* **WHAT IS BEING ASKED**:
The answer must consist of each line below that contains the string "period".

-----

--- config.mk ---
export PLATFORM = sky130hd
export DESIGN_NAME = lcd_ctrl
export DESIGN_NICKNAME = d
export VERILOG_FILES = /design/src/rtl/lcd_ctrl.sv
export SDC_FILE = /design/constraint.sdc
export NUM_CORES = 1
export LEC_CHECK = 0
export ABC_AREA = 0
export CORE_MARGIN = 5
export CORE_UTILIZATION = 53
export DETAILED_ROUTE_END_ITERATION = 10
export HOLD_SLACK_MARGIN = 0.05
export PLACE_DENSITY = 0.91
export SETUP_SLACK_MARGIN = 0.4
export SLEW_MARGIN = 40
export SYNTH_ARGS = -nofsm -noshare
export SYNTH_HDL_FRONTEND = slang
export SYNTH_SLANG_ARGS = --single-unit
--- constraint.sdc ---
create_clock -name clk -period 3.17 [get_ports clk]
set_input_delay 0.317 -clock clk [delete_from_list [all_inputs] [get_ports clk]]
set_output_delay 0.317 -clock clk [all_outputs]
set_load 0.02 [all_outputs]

-----

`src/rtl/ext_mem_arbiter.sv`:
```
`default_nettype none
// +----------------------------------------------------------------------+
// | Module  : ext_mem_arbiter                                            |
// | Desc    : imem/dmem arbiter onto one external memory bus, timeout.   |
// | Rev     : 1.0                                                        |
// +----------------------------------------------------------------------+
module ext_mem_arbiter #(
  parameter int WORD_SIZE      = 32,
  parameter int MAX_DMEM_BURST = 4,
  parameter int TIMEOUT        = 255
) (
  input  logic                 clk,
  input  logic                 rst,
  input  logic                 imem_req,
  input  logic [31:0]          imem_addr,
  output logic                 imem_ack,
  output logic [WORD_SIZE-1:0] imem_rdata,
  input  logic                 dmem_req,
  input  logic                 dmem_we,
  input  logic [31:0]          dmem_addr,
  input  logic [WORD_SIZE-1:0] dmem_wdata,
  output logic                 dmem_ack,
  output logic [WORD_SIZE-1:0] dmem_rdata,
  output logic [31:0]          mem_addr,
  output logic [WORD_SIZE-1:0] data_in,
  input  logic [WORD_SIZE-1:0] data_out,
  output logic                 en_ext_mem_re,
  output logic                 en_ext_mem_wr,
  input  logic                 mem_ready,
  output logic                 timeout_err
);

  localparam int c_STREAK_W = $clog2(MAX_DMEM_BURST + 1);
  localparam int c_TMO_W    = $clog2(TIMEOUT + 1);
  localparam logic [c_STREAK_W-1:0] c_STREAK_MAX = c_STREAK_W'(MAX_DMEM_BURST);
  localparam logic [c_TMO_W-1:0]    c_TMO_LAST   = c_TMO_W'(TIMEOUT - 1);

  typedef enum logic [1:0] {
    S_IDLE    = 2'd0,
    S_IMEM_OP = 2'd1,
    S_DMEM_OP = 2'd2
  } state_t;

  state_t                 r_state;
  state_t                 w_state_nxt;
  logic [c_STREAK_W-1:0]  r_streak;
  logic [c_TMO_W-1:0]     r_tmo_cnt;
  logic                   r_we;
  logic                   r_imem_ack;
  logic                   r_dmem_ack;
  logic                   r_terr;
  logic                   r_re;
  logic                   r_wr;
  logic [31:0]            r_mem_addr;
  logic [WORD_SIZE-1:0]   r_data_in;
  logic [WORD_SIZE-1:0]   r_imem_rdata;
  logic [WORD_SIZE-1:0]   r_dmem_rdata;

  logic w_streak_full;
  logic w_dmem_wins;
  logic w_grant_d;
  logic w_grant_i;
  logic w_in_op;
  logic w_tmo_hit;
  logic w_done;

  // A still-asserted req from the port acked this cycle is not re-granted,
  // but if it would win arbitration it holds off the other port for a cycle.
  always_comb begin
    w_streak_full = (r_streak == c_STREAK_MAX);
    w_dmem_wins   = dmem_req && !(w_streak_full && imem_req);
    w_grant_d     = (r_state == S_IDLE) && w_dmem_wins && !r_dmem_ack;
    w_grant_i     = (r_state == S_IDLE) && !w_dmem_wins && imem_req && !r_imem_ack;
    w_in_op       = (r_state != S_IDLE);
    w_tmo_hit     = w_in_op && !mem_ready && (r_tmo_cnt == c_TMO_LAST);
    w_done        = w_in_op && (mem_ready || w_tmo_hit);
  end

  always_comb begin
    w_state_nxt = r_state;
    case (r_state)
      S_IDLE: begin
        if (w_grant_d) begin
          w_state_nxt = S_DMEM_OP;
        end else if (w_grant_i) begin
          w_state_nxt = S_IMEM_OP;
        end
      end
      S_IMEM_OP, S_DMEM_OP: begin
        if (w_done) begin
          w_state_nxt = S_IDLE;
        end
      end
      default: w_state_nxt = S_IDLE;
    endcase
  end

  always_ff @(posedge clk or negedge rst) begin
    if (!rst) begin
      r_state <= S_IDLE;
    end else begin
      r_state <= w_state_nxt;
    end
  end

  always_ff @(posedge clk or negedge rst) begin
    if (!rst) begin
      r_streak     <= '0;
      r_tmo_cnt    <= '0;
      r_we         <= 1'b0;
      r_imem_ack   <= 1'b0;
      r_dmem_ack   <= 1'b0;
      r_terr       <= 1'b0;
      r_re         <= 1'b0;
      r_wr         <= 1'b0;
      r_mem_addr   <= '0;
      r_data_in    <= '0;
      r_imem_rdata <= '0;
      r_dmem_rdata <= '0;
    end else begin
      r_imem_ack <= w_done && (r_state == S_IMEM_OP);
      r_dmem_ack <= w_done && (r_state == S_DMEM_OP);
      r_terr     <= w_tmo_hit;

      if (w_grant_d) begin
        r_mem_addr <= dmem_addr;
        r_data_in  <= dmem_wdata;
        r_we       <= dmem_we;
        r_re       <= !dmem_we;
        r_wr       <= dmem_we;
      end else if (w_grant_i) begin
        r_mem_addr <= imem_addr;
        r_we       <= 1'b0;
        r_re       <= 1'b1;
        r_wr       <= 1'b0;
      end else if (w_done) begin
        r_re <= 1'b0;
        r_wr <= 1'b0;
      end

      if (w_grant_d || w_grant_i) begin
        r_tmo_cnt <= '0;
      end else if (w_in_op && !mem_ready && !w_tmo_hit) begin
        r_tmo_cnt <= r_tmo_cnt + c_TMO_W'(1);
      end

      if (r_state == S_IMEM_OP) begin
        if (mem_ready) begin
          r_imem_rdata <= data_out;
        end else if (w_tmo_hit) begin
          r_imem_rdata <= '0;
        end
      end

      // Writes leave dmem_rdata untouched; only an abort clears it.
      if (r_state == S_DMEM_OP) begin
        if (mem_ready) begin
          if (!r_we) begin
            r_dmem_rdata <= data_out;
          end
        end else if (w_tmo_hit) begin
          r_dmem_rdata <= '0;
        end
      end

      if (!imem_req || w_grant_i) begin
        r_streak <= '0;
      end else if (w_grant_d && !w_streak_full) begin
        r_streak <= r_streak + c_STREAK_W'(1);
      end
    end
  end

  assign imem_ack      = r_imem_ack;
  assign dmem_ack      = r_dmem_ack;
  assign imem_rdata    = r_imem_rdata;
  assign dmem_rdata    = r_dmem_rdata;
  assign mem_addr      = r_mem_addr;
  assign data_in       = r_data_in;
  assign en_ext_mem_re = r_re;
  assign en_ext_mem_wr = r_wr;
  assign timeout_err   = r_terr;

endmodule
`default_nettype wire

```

-----

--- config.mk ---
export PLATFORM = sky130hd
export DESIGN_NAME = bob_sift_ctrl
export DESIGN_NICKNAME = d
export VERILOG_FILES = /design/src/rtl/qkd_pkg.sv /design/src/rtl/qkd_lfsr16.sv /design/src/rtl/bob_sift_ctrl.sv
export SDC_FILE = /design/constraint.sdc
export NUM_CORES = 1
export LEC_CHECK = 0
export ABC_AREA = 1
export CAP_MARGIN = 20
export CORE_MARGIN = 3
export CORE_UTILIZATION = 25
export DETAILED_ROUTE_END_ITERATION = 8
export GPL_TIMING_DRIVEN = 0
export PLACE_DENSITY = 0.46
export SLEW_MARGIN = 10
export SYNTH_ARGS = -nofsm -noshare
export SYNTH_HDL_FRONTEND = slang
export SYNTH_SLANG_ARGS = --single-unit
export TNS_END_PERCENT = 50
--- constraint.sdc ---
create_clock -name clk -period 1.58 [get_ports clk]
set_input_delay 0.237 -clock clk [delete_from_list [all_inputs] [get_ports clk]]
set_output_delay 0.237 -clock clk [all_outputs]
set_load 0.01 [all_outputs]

-----

* **RESPONSE BELOW**:
create_clock -name clk -period 3.17 [get_ports clk]
create_clock -name clk -period 1.58 [get_ports clk]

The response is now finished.